The following are some simplified requirements of Rule 3110 and NASD Rule 3010. Under these rules, the brokers must enact the policies, procedures and implement those technologies that encompass:

  • Developing supervisory procedures for the operational issues.

  • Designing procedures for public correspondence.

  • Monitoring and ensuring the policies which are implemented and effective and updating any necessary revisions which should be there.

  • Providing training to some appropriate employees and updating the training programs as policies change.

  • Specifying the firm’s policies and procedures for supervisory review of different types of correspondence, all recommendations to customers and the minimum frequency of the reviews for each type.

  • Identifying how the supervisory reviews are conducted and documented and what types of correspondence will be pre- or post-reviewed. Identifying the organizational position responsible for review of the different types of correspondence.

  • Reviewing the complaints and disciplinary histories of registered brokers, representatives and other employees.

  • Providing that all the customer complaints would be reported to the NASD in compliance with Rule 3070(c).
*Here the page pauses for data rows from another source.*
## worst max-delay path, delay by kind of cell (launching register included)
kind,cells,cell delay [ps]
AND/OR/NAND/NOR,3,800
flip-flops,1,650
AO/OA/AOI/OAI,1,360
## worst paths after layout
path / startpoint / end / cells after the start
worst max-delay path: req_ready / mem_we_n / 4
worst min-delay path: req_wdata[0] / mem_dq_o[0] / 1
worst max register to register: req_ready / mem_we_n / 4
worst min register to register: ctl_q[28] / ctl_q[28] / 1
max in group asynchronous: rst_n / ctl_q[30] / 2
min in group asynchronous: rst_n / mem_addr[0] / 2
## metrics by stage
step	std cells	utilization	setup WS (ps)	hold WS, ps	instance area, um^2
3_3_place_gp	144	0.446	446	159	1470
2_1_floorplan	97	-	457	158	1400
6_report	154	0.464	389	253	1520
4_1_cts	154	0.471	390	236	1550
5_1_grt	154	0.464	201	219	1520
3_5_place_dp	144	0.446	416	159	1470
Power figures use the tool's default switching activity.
[src/rtl/pwm_chan_pkg.sv]
`timescale 1ns/1ps
package pwm_chan_pkg;

    localparam int CNT_W   = 16;
    localparam int ADDR_W  = 5;
    localparam int SEL_W   = 4;
    localparam int SEL_MAX = 10;
    localparam int PRE_W   = SEL_MAX;

    localparam logic [ADDR_W-1:0] OFS_MODE   = 5'h00;
    localparam logic [ADDR_W-1:0] OFS_DUTY   = 5'h04;
    localparam logic [ADDR_W-1:0] OFS_PERIOD = 5'h08;
    localparam logic [ADDR_W-1:0] OFS_UPD    = 5'h10;

    localparam int BIT_POL = 9;
    localparam int BIT_TGT = 10;

    typedef struct packed {
        logic [SEL_W-1:0] sel;
        logic             pol;
        logic             tgt;
    } mode_t;

endpackage

[src/rtl/pwm_chan_cfg.sv]
`timescale 1ns/1ps
module pwm_chan_cfg
    import pwm_chan_pkg::*;
#(
    parameter int CNT_W_P = CNT_W
) (
    input  logic                clk,
    input  logic                rst_n,
    input  logic                wr_en,
    input  logic [ADDR_W-1:0]   wr_addr,
    input  logic [CNT_W_P-1:0]  wr_data,
    input  logic                chan_active,
    input  logic                period_edge,
    output mode_t               mode,
    output logic [SEL_W-1:0]    sel_eff,
    output logic [CNT_W_P-1:0]  duty,
    output logic [CNT_W_P-1:0]  period
);

    typedef struct packed {
        mode_t              mode;
        logic [CNT_W_P-1:0] duty;
        logic [CNT_W_P-1:0] period;
        logic [CNT_W_P-1:0] upd_val;
        logic               upd_pend;
    } cfg_t;

    cfg_t cfg_d, cfg_q;
    logic upd_wr;
    logic [CNT_W_P-1:0] upd_eff;

    always_comb begin
        cfg_d   = cfg_q;
        upd_wr  = wr_en && (wr_addr == OFS_UPD);
        upd_eff = upd_wr ? wr_data : cfg_q.upd_val;

        if (wr_en && !chan_active) begin
            case (wr_addr)
                OFS_MODE: begin
                    cfg_d.mode.sel = wr_data[SEL_W-1:0];
                    cfg_d.mode.pol = wr_data[BIT_POL];
                    cfg_d.mode.tgt = wr_data[BIT_TGT];
                end
                OFS_DUTY:   cfg_d.duty   = wr_data;
                OFS_PERIOD: cfg_d.period = wr_data;
                default: ;
            endcase
        end

        if (period_edge && (upd_wr || cfg_q.upd_pend)) begin
            if (cfg_q.mode.tgt) cfg_d.period = upd_eff;
            else                cfg_d.duty   = upd_eff;
            cfg_d.upd_pend = 1'b0;
        end else if (upd_wr) begin
            cfg_d.upd_pend = 1'b1;
            cfg_d.upd_val  = wr_data;
        end
    end

    always_ff @(posedge clk or negedge rst_n) begin
        if (!rst_n) cfg_q <= '0;
        else        cfg_q <= cfg_d;
    end

    assign mode    = cfg_q.mode;
    assign duty    = cfg_q.duty;
    assign period  = cfg_q.period;
    assign sel_eff = (cfg_q.mode.sel > SEL_W'(SEL_MAX)) ? SEL_W'(SEL_MAX) : cfg_q.mode.sel;

endmodule
<file path="src/rtl/gpio_irq_pkg.sv">
package gpio_irq_pkg;
  localparam int DATA_W = 32;
  localparam int IDX_W  = 3;

  typedef enum logic [IDX_W-1:0] {
    REG_VAL  = 3'd0,
    REG_DIR  = 3'd1,
    REG_IEN  = 3'd2,
    REG_STAT = 3'd3,
    REG_PEND = 3'd4,
    REG_CLR  = 3'd5,
    REG_MODE = 3'd6,
    REG_POL  = 3'd7
  } reg_idx_e;
endpackage

</file>
<file path="src/rtl/gpio_sync2.sv">
module gpio_sync2 #(
  parameter int W = 32
) (
  input  logic         clk,
  input  logic         rst_n,
  input  logic [W-1:0] d_in,
  output logic [W-1:0] d_out
);
  logic [W-1:0] stage1_q, stage2_q;

  always_ff @(posedge clk or negedge rst_n) begin
    if (!rst_n) begin
      stage1_q <= '0;
      stage2_q <= '0;
    end else begin
      stage1_q <= d_in;
      stage2_q <= stage1_q;
    end
  end

  assign d_out = stage2_q;
endmodule

</file>
<file path="src/rtl/gpio_pin_detect.sv">
module gpio_pin_detect (
  input  logic clk,
  input  logic rst_n,
  input  logic cur,
  input  logic edge_mode,
  input  logic pol,
  input  logic clr,
  output logic evt,
  output logic status
);
  logic prev_q, status_q, status_d;
  logic rise, fall, lvl_hit;

  always_comb begin
    rise    = cur & ~prev_q;
    fall    = prev_q & ~cur;
    lvl_hit = pol ? cur : ~cur;
    evt     = edge_mode ? (pol ? fall : rise) : lvl_hit;
    // edge status is sticky until cleared, level status follows the pin
    status_d = (status_q & ~clr & edge_mode) | evt;
  end

  always_ff @(posedge clk or negedge rst_n) begin
    if (!rst_n) begin
      prev_q   <= 1'b0;
      status_q <= 1'b0;
    end else begin
      prev_q   <= cur;
      status_q <= status_d;
    end
  end

  assign status = status_q;
endmodule

</file>
<file path="src/rtl/gpio_regfile.sv">
module gpio_regfile
  import gpio_irq_pkg::*;
#(
  parameter int N_PINS = 32
) (
  input  logic              clk,
  input  logic              rst_n,
  input  logic              bus_sel,
  input  logic              bus_wr,
  input  logic [IDX_W-1:0]  bus_addr,
  input  logic [DATA_W-1:0] bus_wdata,
  output logic [DATA_W-1:0] bus_rdata,
  input  logic [N_PINS-1:0] pin_sync,
  input  logic [N_PINS-1:0] status,
  output logic [N_PINS-1:0] out_val,
  output logic [N_PINS-1:0] dir,
  output logic [N_PINS-1:0] ien,
  output logic [N_PINS-1:0] edge_sel,
  output logic [N_PINS-1:0] pol,
  output logic [N_PINS-1:0] clr_mask
);
  logic [N_PINS-1:0] val_q, val_d, dir_q, dir_d, ien_q, ien_d;
  logic [N_PINS-1:0] mode_q, mode_d, pol_q, pol_d;
  logic [N_PINS-1:0] wbits, lvl, pend;
  logic              wr_en;
  reg_idx_e          idx;

  function automatic logic [DATA_W-1:0] widen(input logic [N_PINS-1:0] v);
    return DATA_W'(v);
  endfunction

  assign wr_en = bus_sel & bus_wr;
  assign idx   = reg_idx_e'(bus_addr);
  assign wbits = bus_wdata[N_PINS-1:0];

  always_comb begin
    val_d    = val_q;
    dir_d    = dir_q;
    ien_d    = ien_q;
    mode_d   = mode_q;
    pol_d    = pol_q;
    clr_mask = '0;
    if (wr_en) begin
      case (idx)
        REG_VAL:  val_d    = wbits;
        REG_DIR:  dir_d    = wbits;
        REG_IEN:  ien_d    = wbits;
        REG_CLR:  clr_mask = wbits;
        REG_MODE: mode_d   = wbits;
        REG_POL:  pol_d    = wbits;
        default:  ;
      endcase
    end
  end

  always_ff @(posedge clk or negedge rst_n) begin
    if (!rst_n) begin
      val_q  <= '0;
      dir_q  <= '0;
      ien_q  <= '0;
      mode_q <= '0;
      pol_q  <= '0;
    end else begin
      val_q  <= val_d;
      dir_q  <= dir_d;
      ien_q  <= ien_d;
      mode_q <= mode_d;
      pol_q  <= pol_d;
    end
  end

  assign lvl  = (dir_q & pin_sync) | (~dir_q & val_q);
  assign pend = status & ien_q;

  always_comb begin
    case (idx)
      REG_VAL:  bus_rdata = widen(lvl);
      REG_DIR:  bus_rdata = widen(dir_q);
      REG_IEN:  bus_rdata = widen(ien_q);
      REG_STAT: bus_rdata = widen(status);
      REG_PEND: bus_rdata = widen(pend);
      REG_MODE: bus_rdata = widen(mode_q);
      REG_POL:  bus_rdata = widen(pol_q);
      default:  bus_rdata = '0;
    endcase
  end

  assign out_val  = val_q;
  assign dir      = dir_q;
  assign ien      = ien_q;
  assign edge_sel = mode_q;
  assign pol      = pol_q;
endmodule

</file>
<file path="src/rtl/gpio_irq_ctrl.sv">
module gpio_irq_ctrl
  import gpio_irq_pkg::*;
#(
  parameter int N_PINS = 32
) (
  input  logic              clk,
  input  logic              rst_n,
  input  logic              bus_sel,
  input  logic              bus_wr,
  input  logic [IDX_W-1:0]  bus_addr,
  input  logic [DATA_W-1:0] bus_wdata,
  output logic [DATA_W-1:0] bus_rdata,
  input  logic [N_PINS-1:0] pin_in,
  output logic [N_PINS-1:0] pin_out,
  output logic [N_PINS-1:0] pin_oe,
  output logic              irq_o
);
  logic [1:0]        rst_pipe_q;
  logic              rst_sync_n;
  logic [N_PINS-1:0] pin_sync, status, evt;
  logic [N_PINS-1:0] out_val, dir, ien, edge_sel, pol, clr_mask;

  // reset asserts at once, deasserts after two clock edges
  always_ff @(posedge clk or negedge rst_n) begin
    if (!rst_n) rst_pipe_q <= 2'b00;
    else        rst_pipe_q <= {rst_pipe_q[0], 1'b1};
  end
  assign rst_sync_n = rst_pipe_q[1];

  gpio_sync2 #(.W(N_PINS)) sync_i (
    .clk(clk), .rst_n(rst_sync_n), .d_in(pin_in), .d_out(pin_sync)
  );

  gpio_regfile #(.N_PINS(N_PINS)) regs_i (
    .clk(clk), .rst_n(rst_sync_n),
    .bus_sel(bus_sel), .bus_wr(bus_wr), .bus_addr(bus_addr),
    .bus_wdata(bus_wdata), .bus_rdata(bus_rdata),
    .pin_sync(pin_sync), .status(status),
    .out_val(out_val), .dir(dir), .ien(ien),
    .edge_sel(edge_sel), .pol(pol), .clr_mask(clr_mask)
  );

  for (genvar i = 0; i < N_PINS; i++) begin : g_pin
    gpio_pin_detect det_i (
      .clk(clk), .rst_n(rst_sync_n), .cur(pin_sync[i]),
      .edge_mode(edge_sel[i]), .pol(pol[i]), .clr(clr_mask[i]),
      .evt(evt[i]), .status(status[i])
    );
  end

  assign pin_out = out_val;
  assign pin_oe  = ~dir;
  assign irq_o   = |(status & ien);
endmodule

</file>
<file path="config.mk">
export PLATFORM = sky130hd
export DESIGN_NAME = gpio_irq_ctrl
export DESIGN_NICKNAME = d
export VERILOG_FILES = /design/src/rtl/gpio_irq_pkg.sv /design/src/rtl/gpio_sync2.sv /design/src/rtl/gpio_pin_detect.sv /design/src/rtl/gpio_regfile.sv /design/src/rtl/gpio_irq_ctrl.sv
export SDC_FILE = /design/constraint.sdc
export NUM_CORES = 1
export LEC_CHECK = 0
export BUFFER_PORTS_ARGS = -buffer_cell sky130_fd_sc_hd__clkbuf_2
export CAP_MARGIN = 25
export CORE_UTILIZATION = 40
export DETAILED_ROUTE_END_ITERATION = 8
export GPL_TIMING_DRIVEN = 0
export PLACE_DENSITY = 0.63
export REMOVE_ABC_BUFFERS = 1
export SETUP_SLACK_MARGIN = 0.05
export SYNTH_ARGS = -nofsm -noshare
export SYNTH_HDL_FRONTEND = slang
export SYNTH_SLANG_ARGS = --single-unit
</file>
<file path="constraint.sdc">
create_clock -name clk -period 18.31 [get_ports clk]
set_input_delay 0.9155 -clock clk [delete_from_list [all_inputs] [get_ports clk]]
set_output_delay 0.9155 -clock clk [all_outputs]
set_load 0.02 [all_outputs]
</file>
==> results of run 1 <==
power by group through the flow:
| stage | clock network [mW] | logic (mW) | registers, mW |
|---|---|---|---|
| after global placement | 0 | 0.392 | 0.902 |
| after detailed placement | 0 | 0.416 | 0.897 |
| after global routing | 0.695 | 0.452 | 0.909 |
| final | 0.651 | 0.413 | 0.888 |
| after CTS | 0.670 | 0.418 | 0.886 |
| after floorplan | 0 | 0.265 | 0.888 |
Yosys cell counts (2+ instances only):
cell type    n  area, µm²
o211ai_1     3      22.52
nor3_4       2      32.53
buf_6        7      78.83
xnor2_1      2      17.52
inv_1       34      127.6
a221oi_1     6      52.55
buf_1        2      7.510
nor3b_4      2      37.54
nand2_1     70      262.8
and2_1       2      12.51
mux2_1       8      90.09
a222oi_1    12      120.1
buf_2       16      80.08
a31o_2      24      210.2
a21o_1      27      202.7
nand2b_1    41      256.5
nand4_1      3      18.77
a21oi_1     22      110.1
a22oi_1     39      292.8
nor2_1      52      195.2
and3_1       7      43.79
a31oi_1     29      181.4
clkbuf_1    17      63.81
a31o_1       6      52.55
a21boi_0     2      15.01
nor3_1      30      150.1
mux2i_1     22      220.2
mux2_2     137       1543
dfrtp_1    290       7257
nand3_1      3      15.01
a22o_1      18      157.7
o21ai_0     84      420.4
o22a_1       2      17.52
o21ai_1      4      20.02
buf_4       11      82.58
nand3b_1    29      217.7
and3b_1     30      262.8
metal layers:
metal | up-vias | track usage
li1 | 4393 | -
met1 | 4711 | 0.2855
met2 | 247 | 0.3360
met3 | 56 | 0.03452
met4 | 0 | 0.05748
met5 | - | 0
placed cells by master, fill, tap and decap left out, types with 4 or more instances in the layout:
cell type,instances
a21o_1,27
a21oi_1,22
a221oi_1,6
a222oi_1,12
a22o_1,18
a22oi_1,39
a31o_1,6
a31o_2,24
a31oi_1,29
and3_1,6
and3b_1,29
buf_16,11
buf_8,5
clkbuf_1,7
clkbuf_16,35
clkbuf_2,166
clkbuf_8,7
clkinv_2,5
dfrtp_1,289
inv_1,34
mux2_1,8
mux2_2,137
mux2i_1,22
nand2_1,70
nand2b_1,41
nand3b_1,29
nor2_1,51
nor3_1,30
o21ai_0,84
o21ai_1,4
worst register-to-register path, delay by kind of cell (launching register included):
kind / cells / cell delay (ps)
flops: 1 / 1000
buf+inv: 2 / 730
final cells by class:
cell class,instances,area [µm²]
Tap cell,435,544.3
Clock buffer,49,998.5
Sequential cell,290,7261
Multi-Input combinational cell,728,5359
Clock inverter,9,78.83
Inverter,34,127.6
Fill cell,2833,16170
Timing Repair Buffer,185,1256
worst paths after layout:
kind	start	end	slack [ps]	cells after the start
setup / recovery	bus_addr[2]	bus_rdata[14]	14130	6
hold / removal	rst_n	rst_pipe_q[1]	190	1
setup reg to reg	rst_pipe_q[1]	regs_i.dir[30]	16670	2
hold reg to reg	sync_i.stage1_q[17]	sync_i.d_out[17]	350	0
max in group asynchronous	rst_pipe_q[1]	regs_i.dir[30]	16670	2
min in group clk	sync_i.stage1_q[17]	sync_i.d_out[17]	350	0
cell families after synthesis:
group	count (synthesis)
flip-flops	290
AO/OA/AOI/OAI	281
AND/OR/NAND/NOR	277
multiplexers	167
buffers and inverters	88
XOR/XNOR	2
other	1
stage by stage:
stage / cells / hold WS [ps] / cell area, µm² / total power [mW] / utilization
2_1_floorplan: 1052 / 331.2 / 12720 / 1.153 / -
3_3_place_gp: 1654 / 331.7 / 14100 / 1.294 / 0.4436
3_5_place_dp: 1672 / 334.7 / 14550 / 1.313 / 0.4575
4_1_cts: 1730 / 173.9 / 15630 / 1.974 / 0.4914
5_1_grt: 1730 / 169.1 / 15630 / 2.056 / 0.4914
6_report: 1730 / 186.7 / 15630 / 1.952 / 0.4914
## src/rtl/pshift_pkg.sv

```systemverilog
package pshift_pkg;

    // Position of the stream within the current line
    typedef enum logic [1:0] {
        ST_WAIT = 2'd0,   // no line start seen since reset
        ST_HEAD = 2'd1,   // first sample of the line taken
        ST_BODY = 2'd2    // two or more samples of the line taken
    } line_st_e;

    // Which earlier samples feed the interpolators for the incoming sample
    typedef enum logic [1:0] {
        SEL_SEED = 2'd0,  // line start: both taps are the current sample
        SEL_HEAD = 2'd1,  // second sample: luma uses previous, chroma seeds
        SEL_BODY = 2'd2   // steady state: luma n-1, chroma n-2
    } tap_sel_e;

endpackage

```

## src/rtl/pshift_ctrl.sv

```systemverilog
module pshift_ctrl
    import pshift_pkg::*;
#(
    parameter int PW = 5
) (
    input  logic          clk,
    input  logic          rst_n,
    input  logic          in_valid,
    input  logic          in_sol,
    input  logic [PW-1:0] skew_code,
    output logic          accept,
    output tap_sel_e      tap_sel,
    output logic [PW-1:0] phase
);

    line_st_e      state_q;
    line_st_e      state_d;
    logic [PW-1:0] skew_q;

    // State register
    always_ff @(posedge clk) begin
        if (!rst_n) begin
            state_q <= ST_WAIT;
        end else begin
            state_q <= state_d;
        end
    end

    // Next-state logic: OPEN, DROP, ADVANCE, RESTART, CONTINUE
    always_comb begin
        state_d = state_q;
        unique case (state_q)
            ST_WAIT: begin
                if (in_valid && in_sol) state_d = ST_HEAD;          // OPEN
            end
            ST_HEAD: begin
                if (in_valid) state_d = in_sol ? ST_HEAD : ST_BODY; // RESTART / ADVANCE
            end
            ST_BODY: begin
                if (in_valid && in_sol) state_d = ST_HEAD;          // RESTART
            end
            default: state_d = ST_WAIT;
        endcase
    end

    // Outputs decoded from state and the incoming sample
    always_comb begin
        accept  = in_valid && (in_sol || (state_q != ST_WAIT));
        phase   = in_sol ? skew_code : skew_q;
        tap_sel = SEL_BODY;
        unique case (state_q)
            ST_WAIT: tap_sel = SEL_SEED;
            ST_HEAD: tap_sel = in_sol ? SEL_SEED : SEL_BODY;
            ST_BODY: tap_sel = in_sol ? SEL_SEED : SEL_BODY;
            default: tap_sel = SEL_SEED;
        endcase
        // A sample right after the line start has only one chroma of its kind
        if ((state_q == ST_HEAD) && !in_sol) tap_sel = SEL_HEAD;
    end

    // Skew offset held for the whole line
    always_ff @(posedge clk) begin
        if (!rst_n) begin
            skew_q <= '0;
        end else if (in_valid && in_sol) begin
            skew_q <= skew_code;
        end
    end

endmodule

```

## src/rtl/pshift_lerp.sv

```systemverilog
module pshift_lerp #(
    parameter int DW = 8,
    parameter int PW = 5
) (
    input  logic          clk,
    input  logic          rst_n,
    input  logic          en,
    input  logic [DW-1:0] tap_a,
    input  logic [DW-1:0] tap_b,
    input  logic [PW-1:0] frac,
    output logic [DW-1:0] y
);

    localparam int SW   = DW + PW + 1;
    localparam int UNIT = 1 << PW;
    localparam int HALF = 1 << (PW - 1);

    logic [SW-1:0] w_a;
    logic [SW-1:0] w_b;
    logic [SW-1:0] acc;

    // Weighted sum with half-step bias for round-to-nearest
    always_comb begin
        w_b = SW'(frac);
        w_a = SW'(UNIT) - w_b;
        acc = w_a * SW'(tap_a) + w_b * SW'(tap_b) + SW'(HALF);
    end

    always_ff @(posedge clk) begin
        if (!rst_n) begin
            y <= '0;
        end else if (en) begin
            y <= acc[PW +: DW];
        end
    end

endmodule

```

## src/rtl/pshift_top.sv

```systemverilog
module pshift_top
    import pshift_pkg::*;
#(
    parameter int DW  = 8,
    parameter int LPW = 5,
    parameter int CPW = 3
) (
    input  logic           clk,
    input  logic           rst_n,
    input  logic           in_valid,
    input  logic           in_sol,
    input  logic [LPW-1:0] skew_code,
    input  logic [DW-1:0]  in_luma,
    input  logic [DW-1:0]  in_chroma,
    output logic           out_valid,
    output logic [DW-1:0]  out_luma,
    output logic [DW-1:0]  out_chroma
);

    localparam int CLSB = LPW - CPW;

    logic           accept;
    tap_sel_e       tap_sel;
    logic [LPW-1:0] phase;

    logic [DW-1:0]  y_prev;
    logic [DW-1:0]  c_h1;
    logic [DW-1:0]  c_h2;
    logic [DW-1:0]  y_a;
    logic [DW-1:0]  c_a;

    logic           s1_v;
    logic [DW-1:0]  s1_ya;
    logic [DW-1:0]  s1_yb;
    logic [DW-1:0]  s1_ca;
    logic [DW-1:0]  s1_cb;
    logic [LPW-1:0] s1_ph;

    pshift_ctrl #(.PW(LPW)) u_ctrl (
        .clk       (clk),
        .rst_n     (rst_n),
        .in_valid  (in_valid),
        .in_sol    (in_sol),
        .skew_code (skew_code),
        .accept    (accept),
        .tap_sel   (tap_sel),
        .phase     (phase)
    );

    // Sample history inside the line
    always_ff @(posedge clk) begin
        if (!rst_n) begin
            y_prev <= '0;
            c_h1   <= '0;
            c_h2   <= '0;
        end else if (accept) begin
            y_prev <= in_luma;
            c_h1   <= in_chroma;
            c_h2   <= (tap_sel == SEL_SEED) ? in_chroma : c_h1;
        end
    end

    // Earlier tap per path
    always_comb begin
        y_a = y_prev;
        c_a = in_chroma;
        unique case (tap_sel)
            SEL_SEED: begin y_a = in_luma; c_a = in_chroma; end
            SEL_HEAD: begin y_a = y_prev;  c_a = in_chroma; end
            SEL_BODY: begin y_a = y_prev;  c_a = c_h2;      end
            default:  begin y_a = in_luma; c_a = in_chroma; end
        endcase
    end

    // Stage 1: tap registers
    always_ff @(posedge clk) begin
        if (!rst_n) begin
            s1_v  <= 1'b0;
            s1_ya <= '0;
            s1_yb <= '0;
            s1_ca <= '0;
            s1_cb <= '0;
            s1_ph <= '0;
        end else begin
            s1_v <= accept;
            if (accept) begin
                s1_ya <= y_a;
                s1_yb <= in_luma;
                s1_ca <= c_a;
                s1_cb <= in_chroma;
                s1_ph <= phase;
            end
        end
    end

    // Stage 2: interpolators, one per path resolution
    pshift_lerp #(.DW(DW), .PW(LPW)) u_lerp_y (
        .clk   (clk),
        .rst_n (rst_n),
        .en    (s1_v),
        .tap_a (s1_ya),
        .tap_b (s1_yb),
        .frac  (s1_ph),
        .y     (out_luma)
    );

    generate
        if (CPW == LPW) begin : g_c_full
            pshift_lerp #(.DW(DW), .PW(CPW)) u_lerp_c (
                .clk   (clk),
                .rst_n (rst_n),
                .en    (s1_v),
                .tap_a (s1_ca),
                .tap_b (s1_cb),
                .frac  (s1_ph),
                .y     (out_chroma)
            );
        end else begin : g_c_coarse
            pshift_lerp #(.DW(DW), .PW(CPW)) u_lerp_c (
                .clk   (clk),
                .rst_n (rst_n),
                .en    (s1_v),
                .tap_a (s1_ca),
                .tap_b (s1_cb),
                .frac  (s1_ph[CLSB +: CPW]),
                .y     (out_chroma)
            );
        end
    endgenerate

    always_ff @(posedge clk) begin
        if (!rst_n) begin
            out_valid <= 1'b0;
        end else begin
            out_valid <= s1_v;
        end
    end

endmodule

```
### src/rtl/flash_cmd_front.sv
module flash_cmd_front
  import flash_cmd_pkg::*;
#(
  parameter int SYNC_STAGES = 2,
  parameter int ADDR_BYTES  = 3,
  parameter int ADDR_W      = 21
) (
  input  logic              clk,
  input  logic              rstN,
  input  logic              sckIn,
  input  logic              csNIn,
  input  logic              holdNIn,
  input  logic              siIn,
  output logic              cmdValid,
  output logic [7:0]        cmdOpcode,
  output logic [ADDR_W-1:0] cmdAddr,
  output logic [1:0]        cmdDummyBytes,
  output logic              cmdHasData,
  output logic              frameEnd,
  output logic              holdActive
);
  logic        csActive, csFall, csRise, sckLevel, sampleTick, siSample;
  logic        byteDone;
  logic [7:0]  rxByte;
  ctrlStrobe_t strobe;
  cmdInfo_t    opInfo;

  flash_cmd_sync #(.SYNC_STAGES(SYNC_STAGES)) i_sync (
    .clk, .rstN, .sckIn, .csNIn, .holdNIn, .siIn,
    .csActive, .csFall, .csRise, .sckLevel, .sampleTick, .siSample, .holdActive
  );

  flash_cmd_dp #(.BYTE_W(8), .ADDR_BYTES(ADDR_BYTES), .ADDR_W(ADDR_W)) i_dp (
    .clk, .rstN, .sampleTick, .siSample, .strobe,
    .byteDone, .rxByte, .opReg(cmdOpcode), .addrOut(cmdAddr)
  );

  flash_cmd_ctrl #(.ADDR_BYTES(ADDR_BYTES)) i_ctrl (
    .clk, .rstN, .csFall, .csRise, .byteDone, .rxByte,
    .strobe, .cmdValid, .frameEnd
  );

  assign opInfo        = lookupCmd(cmdOpcode);
  assign cmdDummyBytes = opInfo.dummyBytes;
  assign cmdHasData    = opInfo.hasData;
endmodule

### config.mk
export PLATFORM = sky130hd
export DESIGN_NAME = flash_cmd_front
export DESIGN_NICKNAME = d
export VERILOG_FILES = /design/src/rtl/flash_cmd_pkg.sv /design/src/rtl/flash_cmd_sync.sv /design/src/rtl/flash_cmd_dp.sv /design/src/rtl/flash_cmd_ctrl.sv /design/src/rtl/flash_cmd_front.sv
export SDC_FILE = /design/constraint.sdc
export NUM_CORES = 1
export LEC_CHECK = 0
export ABC_CLOCK_PERIOD_IN_PS = 3850
export CAP_MARGIN = 5
export CORE_AREA = 2 2 80 82
export DETAILED_ROUTE_END_ITERATION = 7
export DIE_AREA = 0 0 82 84
export HOLD_SLACK_MARGIN = 0.02
export PLACE_DENSITY = 0.75
export SYNTH_ARGS = -nofsm -noshare
export SYNTH_HDL_FRONTEND = slang
export SYNTH_HIERARCHICAL = 1
export SYNTH_SLANG_ARGS = --single-unit
export TNS_END_PERCENT = 5
### constraint.sdc
create_clock -name clk -period 3.85 [get_ports clk]
set_clock_uncertainty 0.05 [all_clocks]
set_input_delay 0.77 -clock clk [delete_from_list [all_inputs] [get_ports clk]]
set_output_delay 0.77 -clock clk [all_outputs]
set_load 0.005 [all_outputs]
Members are required to maintain, establish and enforce written supervisory procedures (WSPs), according to NASD Conduct Rule 3010(b). One of the most common problems which the NASD has uncovered in the recent years is that the written procedures adopted by firms are often inadequate. In general, the issue is that the procedures do not describe exactly is what the firm will do to supervise the activities. Many are also missing many supervisory procedures.

The NASD has recommended that supervisory procedures also need to include:

  • Who is responsible for supervision?

  • What are the steps that person will take to ensure that the firm complies with the rule?

  • When will the supervisory steps be taken?

  • How the supervision will be evidenced?

A notice was sent out by the NASD to Members 99-45 that addresses this specific issue. The member firms that do not comply with these recommended procedures are at risk. Those customers who experience losses in their investment accounts, because they believe there was no proper supervision in place, or due to some other violations of a supervisory compliance, may be able to recover their losses.